##### RECORDS SHOWN

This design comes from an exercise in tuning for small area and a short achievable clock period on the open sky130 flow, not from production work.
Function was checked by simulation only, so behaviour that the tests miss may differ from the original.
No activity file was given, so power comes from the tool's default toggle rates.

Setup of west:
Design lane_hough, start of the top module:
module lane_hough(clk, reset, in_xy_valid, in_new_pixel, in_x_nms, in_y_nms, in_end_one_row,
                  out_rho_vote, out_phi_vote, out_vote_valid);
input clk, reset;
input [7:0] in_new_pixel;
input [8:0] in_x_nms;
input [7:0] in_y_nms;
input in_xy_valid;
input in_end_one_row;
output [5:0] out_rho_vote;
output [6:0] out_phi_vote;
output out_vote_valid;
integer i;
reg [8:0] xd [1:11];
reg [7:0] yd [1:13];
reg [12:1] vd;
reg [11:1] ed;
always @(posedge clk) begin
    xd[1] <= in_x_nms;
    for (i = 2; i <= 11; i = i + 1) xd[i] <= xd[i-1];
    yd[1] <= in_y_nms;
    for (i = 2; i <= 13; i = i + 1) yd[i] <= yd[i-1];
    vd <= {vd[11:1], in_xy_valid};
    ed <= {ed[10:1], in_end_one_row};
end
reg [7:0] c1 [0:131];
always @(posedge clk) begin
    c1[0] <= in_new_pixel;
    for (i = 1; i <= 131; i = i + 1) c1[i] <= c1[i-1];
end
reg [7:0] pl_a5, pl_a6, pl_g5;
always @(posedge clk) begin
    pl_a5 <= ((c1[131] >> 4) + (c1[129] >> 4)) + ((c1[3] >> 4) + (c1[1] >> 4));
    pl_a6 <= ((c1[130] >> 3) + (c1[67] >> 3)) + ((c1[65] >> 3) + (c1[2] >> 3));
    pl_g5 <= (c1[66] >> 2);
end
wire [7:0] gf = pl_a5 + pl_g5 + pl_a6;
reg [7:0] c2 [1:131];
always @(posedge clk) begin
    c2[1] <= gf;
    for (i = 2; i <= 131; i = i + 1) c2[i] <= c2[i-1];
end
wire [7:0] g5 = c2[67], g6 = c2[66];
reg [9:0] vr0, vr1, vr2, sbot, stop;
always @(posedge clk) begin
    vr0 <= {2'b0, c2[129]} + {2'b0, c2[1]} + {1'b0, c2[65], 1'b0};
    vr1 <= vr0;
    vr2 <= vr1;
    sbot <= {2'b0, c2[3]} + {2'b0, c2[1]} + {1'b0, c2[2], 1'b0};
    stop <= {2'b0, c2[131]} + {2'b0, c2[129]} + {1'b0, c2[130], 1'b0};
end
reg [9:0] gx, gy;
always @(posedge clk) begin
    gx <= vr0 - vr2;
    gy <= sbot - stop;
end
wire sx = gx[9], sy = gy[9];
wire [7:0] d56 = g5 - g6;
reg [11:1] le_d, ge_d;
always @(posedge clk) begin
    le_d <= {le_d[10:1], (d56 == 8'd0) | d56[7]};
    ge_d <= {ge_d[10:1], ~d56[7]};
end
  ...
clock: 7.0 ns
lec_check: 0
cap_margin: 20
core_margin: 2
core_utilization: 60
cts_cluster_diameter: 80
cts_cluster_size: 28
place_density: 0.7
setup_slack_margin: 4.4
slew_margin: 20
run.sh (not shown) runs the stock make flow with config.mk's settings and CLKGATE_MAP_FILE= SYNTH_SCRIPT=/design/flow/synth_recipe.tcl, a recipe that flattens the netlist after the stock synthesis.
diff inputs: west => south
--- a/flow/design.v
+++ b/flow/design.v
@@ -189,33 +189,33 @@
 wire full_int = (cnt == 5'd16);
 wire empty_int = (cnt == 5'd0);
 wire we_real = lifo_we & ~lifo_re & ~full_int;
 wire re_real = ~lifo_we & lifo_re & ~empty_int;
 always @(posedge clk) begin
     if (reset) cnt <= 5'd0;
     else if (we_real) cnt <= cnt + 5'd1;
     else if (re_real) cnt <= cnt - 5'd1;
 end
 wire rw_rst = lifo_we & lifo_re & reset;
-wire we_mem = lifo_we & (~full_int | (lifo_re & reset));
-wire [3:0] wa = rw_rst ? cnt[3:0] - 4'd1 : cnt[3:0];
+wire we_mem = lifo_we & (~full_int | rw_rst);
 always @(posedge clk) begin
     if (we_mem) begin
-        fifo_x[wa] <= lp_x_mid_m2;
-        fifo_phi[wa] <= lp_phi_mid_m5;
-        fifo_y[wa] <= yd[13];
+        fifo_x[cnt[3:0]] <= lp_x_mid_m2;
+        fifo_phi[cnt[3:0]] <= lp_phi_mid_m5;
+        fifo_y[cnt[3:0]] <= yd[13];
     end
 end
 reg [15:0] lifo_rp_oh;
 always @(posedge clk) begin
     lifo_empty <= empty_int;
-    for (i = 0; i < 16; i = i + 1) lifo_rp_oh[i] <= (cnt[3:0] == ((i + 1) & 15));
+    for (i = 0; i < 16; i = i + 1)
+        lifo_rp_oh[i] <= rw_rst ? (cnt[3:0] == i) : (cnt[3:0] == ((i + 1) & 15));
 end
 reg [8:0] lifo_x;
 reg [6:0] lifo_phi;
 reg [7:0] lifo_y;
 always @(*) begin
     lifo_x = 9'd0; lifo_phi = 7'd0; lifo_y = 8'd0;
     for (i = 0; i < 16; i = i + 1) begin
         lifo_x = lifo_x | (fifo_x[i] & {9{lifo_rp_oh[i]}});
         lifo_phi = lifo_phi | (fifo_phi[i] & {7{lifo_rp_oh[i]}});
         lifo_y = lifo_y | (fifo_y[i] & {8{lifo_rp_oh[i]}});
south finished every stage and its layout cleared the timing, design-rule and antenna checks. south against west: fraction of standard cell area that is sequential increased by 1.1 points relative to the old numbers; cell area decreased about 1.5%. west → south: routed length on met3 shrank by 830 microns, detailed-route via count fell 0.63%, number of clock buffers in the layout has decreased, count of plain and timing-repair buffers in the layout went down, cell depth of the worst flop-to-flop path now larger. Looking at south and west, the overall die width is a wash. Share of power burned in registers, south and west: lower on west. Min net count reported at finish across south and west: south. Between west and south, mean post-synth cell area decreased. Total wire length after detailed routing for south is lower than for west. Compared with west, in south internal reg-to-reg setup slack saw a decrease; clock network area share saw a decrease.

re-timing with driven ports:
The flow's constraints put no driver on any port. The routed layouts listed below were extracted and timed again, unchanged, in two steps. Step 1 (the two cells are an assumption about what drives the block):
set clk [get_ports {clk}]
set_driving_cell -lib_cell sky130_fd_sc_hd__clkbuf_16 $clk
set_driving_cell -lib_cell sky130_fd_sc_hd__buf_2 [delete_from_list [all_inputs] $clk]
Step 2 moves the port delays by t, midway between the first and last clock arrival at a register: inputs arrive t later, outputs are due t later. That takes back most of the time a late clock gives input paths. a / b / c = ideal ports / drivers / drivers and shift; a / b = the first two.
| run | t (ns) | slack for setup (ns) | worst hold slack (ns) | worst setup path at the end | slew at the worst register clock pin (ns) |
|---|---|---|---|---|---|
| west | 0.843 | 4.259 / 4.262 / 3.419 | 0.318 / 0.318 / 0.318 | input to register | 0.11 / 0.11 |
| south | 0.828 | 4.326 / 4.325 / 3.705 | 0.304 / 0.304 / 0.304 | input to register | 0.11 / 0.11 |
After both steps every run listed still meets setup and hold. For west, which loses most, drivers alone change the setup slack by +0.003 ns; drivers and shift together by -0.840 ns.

##########
##### RECORDS SHOWN

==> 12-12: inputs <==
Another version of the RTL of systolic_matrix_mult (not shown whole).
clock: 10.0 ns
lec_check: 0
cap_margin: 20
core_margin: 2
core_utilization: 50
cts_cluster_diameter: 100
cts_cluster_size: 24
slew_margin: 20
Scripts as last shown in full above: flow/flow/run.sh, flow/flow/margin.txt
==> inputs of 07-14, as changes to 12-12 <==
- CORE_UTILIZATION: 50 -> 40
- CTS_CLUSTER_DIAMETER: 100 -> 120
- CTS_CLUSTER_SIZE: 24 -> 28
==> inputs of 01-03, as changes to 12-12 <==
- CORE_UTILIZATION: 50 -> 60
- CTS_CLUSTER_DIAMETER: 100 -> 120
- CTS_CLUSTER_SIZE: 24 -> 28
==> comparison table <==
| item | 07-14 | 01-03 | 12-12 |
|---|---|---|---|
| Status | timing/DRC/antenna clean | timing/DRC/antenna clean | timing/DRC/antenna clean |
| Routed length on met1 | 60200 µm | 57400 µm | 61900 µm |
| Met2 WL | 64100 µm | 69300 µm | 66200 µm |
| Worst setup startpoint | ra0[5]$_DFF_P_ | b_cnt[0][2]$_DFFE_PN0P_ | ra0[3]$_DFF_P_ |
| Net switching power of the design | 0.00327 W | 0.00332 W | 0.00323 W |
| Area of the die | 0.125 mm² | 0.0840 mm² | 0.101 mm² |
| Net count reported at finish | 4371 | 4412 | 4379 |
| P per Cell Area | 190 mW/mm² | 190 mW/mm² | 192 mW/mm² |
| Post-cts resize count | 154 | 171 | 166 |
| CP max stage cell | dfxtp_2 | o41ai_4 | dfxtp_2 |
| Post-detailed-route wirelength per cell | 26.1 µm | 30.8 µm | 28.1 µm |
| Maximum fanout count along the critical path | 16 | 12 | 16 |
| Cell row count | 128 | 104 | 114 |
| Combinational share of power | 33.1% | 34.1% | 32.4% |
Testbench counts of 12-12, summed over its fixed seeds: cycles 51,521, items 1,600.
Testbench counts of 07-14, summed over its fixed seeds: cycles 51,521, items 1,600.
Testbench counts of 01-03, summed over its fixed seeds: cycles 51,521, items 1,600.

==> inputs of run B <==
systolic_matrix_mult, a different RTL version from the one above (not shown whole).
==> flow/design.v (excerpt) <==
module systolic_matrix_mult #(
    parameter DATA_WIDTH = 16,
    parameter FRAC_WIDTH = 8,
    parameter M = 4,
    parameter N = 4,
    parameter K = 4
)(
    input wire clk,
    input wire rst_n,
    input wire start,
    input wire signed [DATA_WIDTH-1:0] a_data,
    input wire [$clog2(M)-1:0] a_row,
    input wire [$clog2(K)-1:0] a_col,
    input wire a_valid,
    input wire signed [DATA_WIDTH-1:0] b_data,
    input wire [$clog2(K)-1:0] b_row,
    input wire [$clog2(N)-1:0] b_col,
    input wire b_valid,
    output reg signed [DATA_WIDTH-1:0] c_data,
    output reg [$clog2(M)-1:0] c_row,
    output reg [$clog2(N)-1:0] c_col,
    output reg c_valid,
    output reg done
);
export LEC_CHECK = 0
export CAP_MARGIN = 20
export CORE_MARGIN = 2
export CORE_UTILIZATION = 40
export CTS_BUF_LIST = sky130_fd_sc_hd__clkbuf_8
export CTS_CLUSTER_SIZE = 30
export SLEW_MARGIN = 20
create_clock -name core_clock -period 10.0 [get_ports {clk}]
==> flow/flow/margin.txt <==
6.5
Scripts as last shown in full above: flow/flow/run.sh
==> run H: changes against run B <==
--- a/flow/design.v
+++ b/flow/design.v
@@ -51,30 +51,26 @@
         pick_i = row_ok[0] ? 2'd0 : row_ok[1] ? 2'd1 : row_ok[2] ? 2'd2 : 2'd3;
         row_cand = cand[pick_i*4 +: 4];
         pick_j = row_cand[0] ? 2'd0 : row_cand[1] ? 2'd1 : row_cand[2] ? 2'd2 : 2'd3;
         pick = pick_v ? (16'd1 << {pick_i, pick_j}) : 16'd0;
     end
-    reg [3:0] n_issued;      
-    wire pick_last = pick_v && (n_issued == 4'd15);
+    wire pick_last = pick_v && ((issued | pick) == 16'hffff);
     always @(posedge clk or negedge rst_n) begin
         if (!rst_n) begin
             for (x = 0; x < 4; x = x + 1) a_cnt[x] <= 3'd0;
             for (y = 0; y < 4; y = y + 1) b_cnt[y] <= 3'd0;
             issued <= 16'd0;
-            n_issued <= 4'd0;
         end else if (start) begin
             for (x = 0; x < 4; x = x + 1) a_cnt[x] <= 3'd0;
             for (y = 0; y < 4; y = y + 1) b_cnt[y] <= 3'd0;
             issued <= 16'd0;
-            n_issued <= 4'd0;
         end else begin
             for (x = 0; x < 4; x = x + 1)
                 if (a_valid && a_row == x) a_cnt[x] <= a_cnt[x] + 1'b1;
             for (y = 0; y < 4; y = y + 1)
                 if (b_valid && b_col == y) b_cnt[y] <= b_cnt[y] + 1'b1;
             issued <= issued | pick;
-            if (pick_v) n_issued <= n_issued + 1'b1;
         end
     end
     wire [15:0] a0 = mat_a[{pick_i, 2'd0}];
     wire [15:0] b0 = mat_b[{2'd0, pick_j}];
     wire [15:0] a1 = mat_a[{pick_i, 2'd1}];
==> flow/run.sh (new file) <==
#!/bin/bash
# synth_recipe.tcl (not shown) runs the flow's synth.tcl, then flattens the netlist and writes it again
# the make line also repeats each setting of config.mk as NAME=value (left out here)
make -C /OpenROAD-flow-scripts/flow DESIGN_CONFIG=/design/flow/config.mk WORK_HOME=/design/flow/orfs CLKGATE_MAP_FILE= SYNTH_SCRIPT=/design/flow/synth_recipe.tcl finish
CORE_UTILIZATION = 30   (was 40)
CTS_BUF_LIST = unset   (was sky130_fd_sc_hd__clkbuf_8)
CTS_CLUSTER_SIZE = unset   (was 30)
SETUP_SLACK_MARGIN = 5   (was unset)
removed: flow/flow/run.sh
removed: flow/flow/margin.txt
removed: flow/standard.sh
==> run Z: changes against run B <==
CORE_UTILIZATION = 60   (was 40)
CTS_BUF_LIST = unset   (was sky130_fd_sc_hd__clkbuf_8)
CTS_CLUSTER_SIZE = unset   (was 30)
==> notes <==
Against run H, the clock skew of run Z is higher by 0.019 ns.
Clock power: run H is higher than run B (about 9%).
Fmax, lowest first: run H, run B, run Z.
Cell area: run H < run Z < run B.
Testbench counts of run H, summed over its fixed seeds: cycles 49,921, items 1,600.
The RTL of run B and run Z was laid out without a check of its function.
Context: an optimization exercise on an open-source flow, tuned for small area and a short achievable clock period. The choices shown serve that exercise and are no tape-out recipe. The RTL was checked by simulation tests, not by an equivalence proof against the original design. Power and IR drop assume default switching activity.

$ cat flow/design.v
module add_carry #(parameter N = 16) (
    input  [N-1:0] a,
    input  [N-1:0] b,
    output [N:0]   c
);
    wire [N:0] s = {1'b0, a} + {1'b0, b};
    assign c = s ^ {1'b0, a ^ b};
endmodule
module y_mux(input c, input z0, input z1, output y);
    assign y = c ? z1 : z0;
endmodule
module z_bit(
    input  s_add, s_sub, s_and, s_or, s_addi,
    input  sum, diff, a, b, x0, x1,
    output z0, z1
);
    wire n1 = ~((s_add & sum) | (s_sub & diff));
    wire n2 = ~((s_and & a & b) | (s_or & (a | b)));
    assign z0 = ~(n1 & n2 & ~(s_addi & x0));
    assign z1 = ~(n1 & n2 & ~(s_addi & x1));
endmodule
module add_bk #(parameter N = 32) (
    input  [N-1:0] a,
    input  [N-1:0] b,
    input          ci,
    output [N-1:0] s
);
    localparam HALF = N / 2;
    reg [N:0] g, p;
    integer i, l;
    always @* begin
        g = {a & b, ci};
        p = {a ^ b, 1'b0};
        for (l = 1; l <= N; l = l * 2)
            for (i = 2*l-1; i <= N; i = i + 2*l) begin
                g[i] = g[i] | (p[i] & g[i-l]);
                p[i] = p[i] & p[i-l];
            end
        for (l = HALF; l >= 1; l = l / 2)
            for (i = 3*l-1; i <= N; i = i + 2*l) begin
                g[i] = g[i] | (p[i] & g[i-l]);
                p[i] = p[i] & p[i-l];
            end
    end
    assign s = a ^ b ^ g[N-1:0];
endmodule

##########
##### RECORDS SHOWN

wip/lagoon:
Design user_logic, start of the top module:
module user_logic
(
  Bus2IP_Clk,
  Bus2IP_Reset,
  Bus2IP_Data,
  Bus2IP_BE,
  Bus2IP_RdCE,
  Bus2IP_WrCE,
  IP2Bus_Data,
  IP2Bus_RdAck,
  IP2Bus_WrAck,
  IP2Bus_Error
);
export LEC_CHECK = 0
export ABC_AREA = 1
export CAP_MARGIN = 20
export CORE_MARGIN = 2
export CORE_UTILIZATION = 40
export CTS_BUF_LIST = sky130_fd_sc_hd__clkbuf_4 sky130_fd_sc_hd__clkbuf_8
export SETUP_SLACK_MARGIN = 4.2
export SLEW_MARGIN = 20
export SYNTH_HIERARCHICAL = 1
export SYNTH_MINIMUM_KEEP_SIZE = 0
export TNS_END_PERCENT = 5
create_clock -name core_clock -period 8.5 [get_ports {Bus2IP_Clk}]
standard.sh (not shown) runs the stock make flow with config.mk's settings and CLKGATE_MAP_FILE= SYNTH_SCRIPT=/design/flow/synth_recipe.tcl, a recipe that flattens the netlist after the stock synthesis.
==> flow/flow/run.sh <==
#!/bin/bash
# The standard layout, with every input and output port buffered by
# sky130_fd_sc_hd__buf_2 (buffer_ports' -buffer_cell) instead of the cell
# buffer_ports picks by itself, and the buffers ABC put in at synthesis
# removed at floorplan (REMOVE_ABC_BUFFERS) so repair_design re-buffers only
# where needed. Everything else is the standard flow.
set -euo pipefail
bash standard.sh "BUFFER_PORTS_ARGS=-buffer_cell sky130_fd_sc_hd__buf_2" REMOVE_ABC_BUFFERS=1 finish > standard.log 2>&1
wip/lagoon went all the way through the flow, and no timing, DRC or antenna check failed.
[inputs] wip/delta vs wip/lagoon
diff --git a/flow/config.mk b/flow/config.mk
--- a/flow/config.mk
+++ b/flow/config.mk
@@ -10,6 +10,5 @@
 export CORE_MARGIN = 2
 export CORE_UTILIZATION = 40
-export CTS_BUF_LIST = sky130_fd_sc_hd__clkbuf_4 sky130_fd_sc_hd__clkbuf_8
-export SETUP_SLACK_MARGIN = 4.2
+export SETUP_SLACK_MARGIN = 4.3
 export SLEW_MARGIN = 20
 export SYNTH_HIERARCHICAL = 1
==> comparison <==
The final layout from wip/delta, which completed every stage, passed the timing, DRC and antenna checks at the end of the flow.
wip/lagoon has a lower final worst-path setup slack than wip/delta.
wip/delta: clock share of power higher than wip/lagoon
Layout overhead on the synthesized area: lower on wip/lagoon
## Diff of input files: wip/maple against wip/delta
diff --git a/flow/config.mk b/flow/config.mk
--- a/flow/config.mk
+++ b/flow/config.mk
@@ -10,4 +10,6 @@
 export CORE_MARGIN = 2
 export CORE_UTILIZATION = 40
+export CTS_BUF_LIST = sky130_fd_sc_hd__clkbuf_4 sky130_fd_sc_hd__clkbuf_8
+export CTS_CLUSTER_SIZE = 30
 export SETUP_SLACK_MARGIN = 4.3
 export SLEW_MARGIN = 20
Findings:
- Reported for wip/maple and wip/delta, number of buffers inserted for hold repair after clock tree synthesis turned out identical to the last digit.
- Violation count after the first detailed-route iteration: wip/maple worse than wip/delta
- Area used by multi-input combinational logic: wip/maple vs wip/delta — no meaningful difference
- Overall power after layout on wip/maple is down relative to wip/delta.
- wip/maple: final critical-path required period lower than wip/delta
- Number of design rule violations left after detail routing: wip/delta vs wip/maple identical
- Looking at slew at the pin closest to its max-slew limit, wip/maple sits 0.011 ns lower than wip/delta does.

##########

◆ **WHAT YOU WILL DO**: Go line by line through the material above and return each one that includes "summed".

◆ **OUTPUT BELOW**:
Testbench counts of 12-12, summed over its fixed seeds: cycles 51,521, items 1,600.
Testbench counts of 07-14, summed over its fixed seeds: cycles 51,521, items 1,600.
Testbench counts of 01-03, summed over its fixed seeds: cycles 51,521, items 1,600.
Testbench counts of run H, summed over its fixed seeds: cycles 49,921, items 1,600.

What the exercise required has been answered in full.